* [Prompt] State how many lines in this listing include the word "synthesis", and nothing else.

═════ Exercise material ═════

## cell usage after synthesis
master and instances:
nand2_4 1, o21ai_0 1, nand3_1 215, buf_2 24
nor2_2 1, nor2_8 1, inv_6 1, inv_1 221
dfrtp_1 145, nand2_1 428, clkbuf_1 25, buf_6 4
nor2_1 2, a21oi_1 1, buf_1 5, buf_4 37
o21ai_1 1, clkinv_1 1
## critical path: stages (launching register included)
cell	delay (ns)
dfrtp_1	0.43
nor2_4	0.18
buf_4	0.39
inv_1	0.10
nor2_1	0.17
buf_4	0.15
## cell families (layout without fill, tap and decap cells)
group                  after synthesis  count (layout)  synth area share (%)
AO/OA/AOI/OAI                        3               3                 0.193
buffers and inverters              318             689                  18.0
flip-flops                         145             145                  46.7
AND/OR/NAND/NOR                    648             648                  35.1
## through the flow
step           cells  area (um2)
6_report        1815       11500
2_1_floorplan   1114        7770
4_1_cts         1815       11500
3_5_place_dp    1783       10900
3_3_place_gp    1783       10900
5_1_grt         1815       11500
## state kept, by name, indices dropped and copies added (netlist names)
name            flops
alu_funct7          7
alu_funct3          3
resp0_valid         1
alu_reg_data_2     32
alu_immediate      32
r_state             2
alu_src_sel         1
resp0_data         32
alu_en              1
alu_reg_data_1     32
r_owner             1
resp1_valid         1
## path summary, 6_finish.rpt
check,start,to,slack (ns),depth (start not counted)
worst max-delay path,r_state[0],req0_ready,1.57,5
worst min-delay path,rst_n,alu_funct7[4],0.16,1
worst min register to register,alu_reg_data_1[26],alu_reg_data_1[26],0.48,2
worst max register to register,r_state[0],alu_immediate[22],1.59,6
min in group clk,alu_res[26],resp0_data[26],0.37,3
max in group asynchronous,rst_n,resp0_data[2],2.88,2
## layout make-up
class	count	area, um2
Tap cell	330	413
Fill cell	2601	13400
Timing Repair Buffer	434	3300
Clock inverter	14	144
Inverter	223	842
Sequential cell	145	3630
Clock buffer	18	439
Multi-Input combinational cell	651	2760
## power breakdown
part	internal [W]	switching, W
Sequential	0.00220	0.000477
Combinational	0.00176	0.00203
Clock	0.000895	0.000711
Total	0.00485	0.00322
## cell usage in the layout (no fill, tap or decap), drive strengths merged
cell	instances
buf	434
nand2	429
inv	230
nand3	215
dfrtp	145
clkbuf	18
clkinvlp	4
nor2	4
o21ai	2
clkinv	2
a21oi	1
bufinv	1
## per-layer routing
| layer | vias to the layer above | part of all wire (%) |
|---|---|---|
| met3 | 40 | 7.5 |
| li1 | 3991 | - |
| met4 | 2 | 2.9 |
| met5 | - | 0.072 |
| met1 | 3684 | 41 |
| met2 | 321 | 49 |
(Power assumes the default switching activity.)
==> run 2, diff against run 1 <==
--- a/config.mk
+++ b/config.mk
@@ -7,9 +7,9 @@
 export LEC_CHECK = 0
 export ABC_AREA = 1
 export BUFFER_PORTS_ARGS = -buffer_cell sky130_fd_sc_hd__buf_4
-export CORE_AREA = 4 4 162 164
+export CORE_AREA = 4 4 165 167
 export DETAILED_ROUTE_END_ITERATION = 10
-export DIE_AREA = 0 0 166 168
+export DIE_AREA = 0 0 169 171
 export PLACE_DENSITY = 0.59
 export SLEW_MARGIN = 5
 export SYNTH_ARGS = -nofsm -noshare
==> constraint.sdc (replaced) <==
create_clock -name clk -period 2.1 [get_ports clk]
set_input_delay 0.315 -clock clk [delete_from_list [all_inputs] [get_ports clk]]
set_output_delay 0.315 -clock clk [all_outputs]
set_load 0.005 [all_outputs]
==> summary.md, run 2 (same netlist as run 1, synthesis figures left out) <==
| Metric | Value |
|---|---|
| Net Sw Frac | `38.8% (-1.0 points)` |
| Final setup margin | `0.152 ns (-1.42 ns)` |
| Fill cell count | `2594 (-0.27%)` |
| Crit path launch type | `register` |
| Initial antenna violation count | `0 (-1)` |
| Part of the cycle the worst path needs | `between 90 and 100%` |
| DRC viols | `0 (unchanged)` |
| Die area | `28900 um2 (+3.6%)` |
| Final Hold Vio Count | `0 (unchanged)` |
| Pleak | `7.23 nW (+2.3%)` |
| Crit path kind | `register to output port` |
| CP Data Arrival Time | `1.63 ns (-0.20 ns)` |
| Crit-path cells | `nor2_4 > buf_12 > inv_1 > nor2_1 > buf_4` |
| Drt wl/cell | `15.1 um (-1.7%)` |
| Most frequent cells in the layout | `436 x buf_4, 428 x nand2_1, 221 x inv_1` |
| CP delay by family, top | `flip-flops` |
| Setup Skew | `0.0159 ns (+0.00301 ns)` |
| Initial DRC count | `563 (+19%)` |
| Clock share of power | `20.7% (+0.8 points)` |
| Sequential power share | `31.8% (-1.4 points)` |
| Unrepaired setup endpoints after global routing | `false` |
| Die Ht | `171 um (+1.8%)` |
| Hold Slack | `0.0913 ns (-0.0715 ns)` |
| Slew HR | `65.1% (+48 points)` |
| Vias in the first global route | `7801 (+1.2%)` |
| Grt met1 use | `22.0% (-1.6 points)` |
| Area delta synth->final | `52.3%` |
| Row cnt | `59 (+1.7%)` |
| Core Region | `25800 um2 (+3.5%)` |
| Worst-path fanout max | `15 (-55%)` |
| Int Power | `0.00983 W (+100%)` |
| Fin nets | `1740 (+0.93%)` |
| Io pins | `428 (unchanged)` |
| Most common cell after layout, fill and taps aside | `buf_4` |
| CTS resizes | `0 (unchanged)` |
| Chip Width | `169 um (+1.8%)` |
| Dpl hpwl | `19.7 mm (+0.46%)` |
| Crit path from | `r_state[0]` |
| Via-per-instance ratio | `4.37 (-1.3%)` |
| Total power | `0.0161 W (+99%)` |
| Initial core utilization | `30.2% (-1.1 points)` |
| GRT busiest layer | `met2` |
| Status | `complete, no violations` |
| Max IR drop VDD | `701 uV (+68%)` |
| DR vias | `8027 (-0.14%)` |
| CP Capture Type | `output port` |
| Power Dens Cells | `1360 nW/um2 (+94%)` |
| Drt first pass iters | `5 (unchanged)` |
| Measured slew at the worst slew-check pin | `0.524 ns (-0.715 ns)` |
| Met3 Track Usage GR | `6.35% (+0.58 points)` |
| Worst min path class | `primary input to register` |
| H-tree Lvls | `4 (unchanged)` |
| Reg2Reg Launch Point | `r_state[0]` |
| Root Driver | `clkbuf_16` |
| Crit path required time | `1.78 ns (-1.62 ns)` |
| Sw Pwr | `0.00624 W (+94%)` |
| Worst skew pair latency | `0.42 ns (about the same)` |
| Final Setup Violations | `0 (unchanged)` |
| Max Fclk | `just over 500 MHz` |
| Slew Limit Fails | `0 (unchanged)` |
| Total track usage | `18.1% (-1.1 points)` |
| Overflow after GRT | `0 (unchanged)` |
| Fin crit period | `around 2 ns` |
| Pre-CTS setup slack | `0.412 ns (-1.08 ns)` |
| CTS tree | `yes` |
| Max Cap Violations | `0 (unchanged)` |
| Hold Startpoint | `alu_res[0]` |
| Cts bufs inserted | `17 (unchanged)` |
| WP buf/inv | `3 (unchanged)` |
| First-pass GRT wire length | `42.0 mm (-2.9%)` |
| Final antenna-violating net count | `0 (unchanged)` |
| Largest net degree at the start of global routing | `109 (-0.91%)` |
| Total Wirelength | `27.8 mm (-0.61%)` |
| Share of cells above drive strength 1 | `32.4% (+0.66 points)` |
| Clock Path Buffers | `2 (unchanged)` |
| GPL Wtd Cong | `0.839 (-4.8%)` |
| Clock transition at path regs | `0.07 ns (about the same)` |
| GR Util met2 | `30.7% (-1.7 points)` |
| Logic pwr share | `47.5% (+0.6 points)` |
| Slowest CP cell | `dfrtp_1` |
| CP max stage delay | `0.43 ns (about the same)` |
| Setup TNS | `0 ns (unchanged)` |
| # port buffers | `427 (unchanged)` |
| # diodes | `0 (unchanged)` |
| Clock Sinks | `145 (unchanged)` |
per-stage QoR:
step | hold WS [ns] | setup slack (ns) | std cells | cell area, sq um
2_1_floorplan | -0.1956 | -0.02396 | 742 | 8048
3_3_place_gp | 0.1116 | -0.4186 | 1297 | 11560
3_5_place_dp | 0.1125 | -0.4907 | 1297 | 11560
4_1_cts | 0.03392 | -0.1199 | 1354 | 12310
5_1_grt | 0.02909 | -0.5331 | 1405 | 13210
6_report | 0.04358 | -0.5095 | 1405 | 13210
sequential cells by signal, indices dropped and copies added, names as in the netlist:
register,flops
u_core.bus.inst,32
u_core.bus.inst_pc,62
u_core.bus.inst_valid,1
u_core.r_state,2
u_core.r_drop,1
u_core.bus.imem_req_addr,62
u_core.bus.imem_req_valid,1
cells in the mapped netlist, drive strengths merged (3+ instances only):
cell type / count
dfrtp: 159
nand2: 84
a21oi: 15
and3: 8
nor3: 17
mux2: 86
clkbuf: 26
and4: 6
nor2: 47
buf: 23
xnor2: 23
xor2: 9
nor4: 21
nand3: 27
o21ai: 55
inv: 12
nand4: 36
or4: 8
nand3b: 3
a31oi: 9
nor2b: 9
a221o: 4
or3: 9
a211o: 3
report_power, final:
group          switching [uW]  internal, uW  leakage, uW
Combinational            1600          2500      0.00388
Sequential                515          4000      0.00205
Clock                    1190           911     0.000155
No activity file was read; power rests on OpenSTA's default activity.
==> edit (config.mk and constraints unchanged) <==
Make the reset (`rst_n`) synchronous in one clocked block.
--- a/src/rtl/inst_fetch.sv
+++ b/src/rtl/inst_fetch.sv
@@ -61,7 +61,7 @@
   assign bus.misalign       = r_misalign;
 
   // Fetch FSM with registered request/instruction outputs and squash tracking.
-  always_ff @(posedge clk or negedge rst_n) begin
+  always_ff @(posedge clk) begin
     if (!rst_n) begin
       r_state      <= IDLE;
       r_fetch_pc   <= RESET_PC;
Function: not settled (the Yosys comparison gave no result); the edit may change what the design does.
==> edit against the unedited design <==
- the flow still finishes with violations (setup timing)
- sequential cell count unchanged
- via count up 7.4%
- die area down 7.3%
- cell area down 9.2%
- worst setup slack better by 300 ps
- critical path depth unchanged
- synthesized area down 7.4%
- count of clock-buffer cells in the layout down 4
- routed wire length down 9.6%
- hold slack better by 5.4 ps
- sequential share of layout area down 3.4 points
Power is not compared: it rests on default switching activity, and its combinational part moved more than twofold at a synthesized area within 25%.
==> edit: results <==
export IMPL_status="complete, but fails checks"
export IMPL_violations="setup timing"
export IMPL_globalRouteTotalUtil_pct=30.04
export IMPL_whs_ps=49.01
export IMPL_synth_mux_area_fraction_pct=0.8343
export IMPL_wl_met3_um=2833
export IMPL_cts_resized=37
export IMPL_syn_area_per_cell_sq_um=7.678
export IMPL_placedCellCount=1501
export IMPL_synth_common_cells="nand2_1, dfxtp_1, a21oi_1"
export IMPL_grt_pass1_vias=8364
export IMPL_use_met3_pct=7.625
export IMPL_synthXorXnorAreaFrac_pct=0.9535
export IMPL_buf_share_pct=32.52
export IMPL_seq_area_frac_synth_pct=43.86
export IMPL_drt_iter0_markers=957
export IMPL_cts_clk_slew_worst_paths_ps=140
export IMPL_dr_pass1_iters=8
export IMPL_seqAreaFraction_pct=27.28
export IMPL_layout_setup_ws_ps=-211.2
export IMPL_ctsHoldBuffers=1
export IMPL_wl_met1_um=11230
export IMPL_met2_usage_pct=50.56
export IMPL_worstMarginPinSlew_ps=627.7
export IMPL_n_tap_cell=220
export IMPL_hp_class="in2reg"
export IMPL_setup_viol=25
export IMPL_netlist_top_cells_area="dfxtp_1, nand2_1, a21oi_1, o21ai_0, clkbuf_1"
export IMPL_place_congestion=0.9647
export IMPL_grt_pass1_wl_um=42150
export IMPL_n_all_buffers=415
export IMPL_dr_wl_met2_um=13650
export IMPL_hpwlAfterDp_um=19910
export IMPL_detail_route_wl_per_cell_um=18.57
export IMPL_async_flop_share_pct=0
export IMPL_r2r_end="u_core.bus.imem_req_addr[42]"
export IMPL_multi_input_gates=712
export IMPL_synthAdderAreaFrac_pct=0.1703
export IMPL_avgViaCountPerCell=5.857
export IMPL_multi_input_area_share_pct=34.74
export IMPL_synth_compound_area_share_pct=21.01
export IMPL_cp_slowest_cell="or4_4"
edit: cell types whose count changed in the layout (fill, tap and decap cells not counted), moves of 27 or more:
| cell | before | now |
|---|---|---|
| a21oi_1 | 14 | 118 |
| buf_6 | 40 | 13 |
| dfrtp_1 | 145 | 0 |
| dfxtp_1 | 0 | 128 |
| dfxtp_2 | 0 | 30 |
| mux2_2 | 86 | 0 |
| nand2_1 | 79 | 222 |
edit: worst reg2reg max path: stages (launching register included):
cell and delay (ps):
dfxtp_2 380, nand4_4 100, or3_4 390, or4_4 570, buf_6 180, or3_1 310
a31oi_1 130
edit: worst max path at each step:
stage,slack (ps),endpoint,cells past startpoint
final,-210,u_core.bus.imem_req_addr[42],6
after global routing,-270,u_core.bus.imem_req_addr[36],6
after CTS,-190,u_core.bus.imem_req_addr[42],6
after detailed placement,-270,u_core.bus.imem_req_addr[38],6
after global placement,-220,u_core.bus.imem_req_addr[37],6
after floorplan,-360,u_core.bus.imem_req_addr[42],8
$ cat config.mk
export PLATFORM = sky130hd
export DESIGN_NAME = bm_input_packer_flat
export DESIGN_NICKNAME = d
export VERILOG_FILES = /design/src/rtl/bm_pkg.sv /design/src/rtl/bm_input_packer_if.sv /design/src/rtl/bm_input_packer.sv /design/src/flat_wrapper.sv
export SDC_FILE = /design/constraint.sdc
export NUM_CORES = 1
export LEC_CHECK = 0
export BUFFER_PORTS_ARGS = -buffer_cell sky130_fd_sc_hd__buf_2
export CAP_MARGIN = 20
export CORE_ASPECT_RATIO = 1.4
export CORE_MARGIN = 1
export CORE_UTILIZATION = 34
export CTS_BUF_LIST = sky130_fd_sc_hd__clkbuf_16
export DETAILED_ROUTE_END_ITERATION = 10
export GPL_TIMING_DRIVEN = 0
export PLACE_DENSITY = 0.68
export REMOVE_ABC_BUFFERS = 1
export SLEW_MARGIN = 20
export SYNTH_ARGS = -nofsm -noshare
export SYNTH_HDL_FRONTEND = slang
export SYNTH_SLANG_ARGS = --single-unit
export TNS_END_PERCENT = 50
$ cat constraint.sdc
create_clock -name clk -period 1.7 [get_ports clk]
set_clock_uncertainty 0.15 [all_clocks]
set_input_delay 0.255 -clock clk [delete_from_list [all_inputs] [get_ports clk]]
set_output_delay 0.255 -clock clk [all_outputs]
set_load 0.02 [all_outputs]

═════

* [Expected answer] 3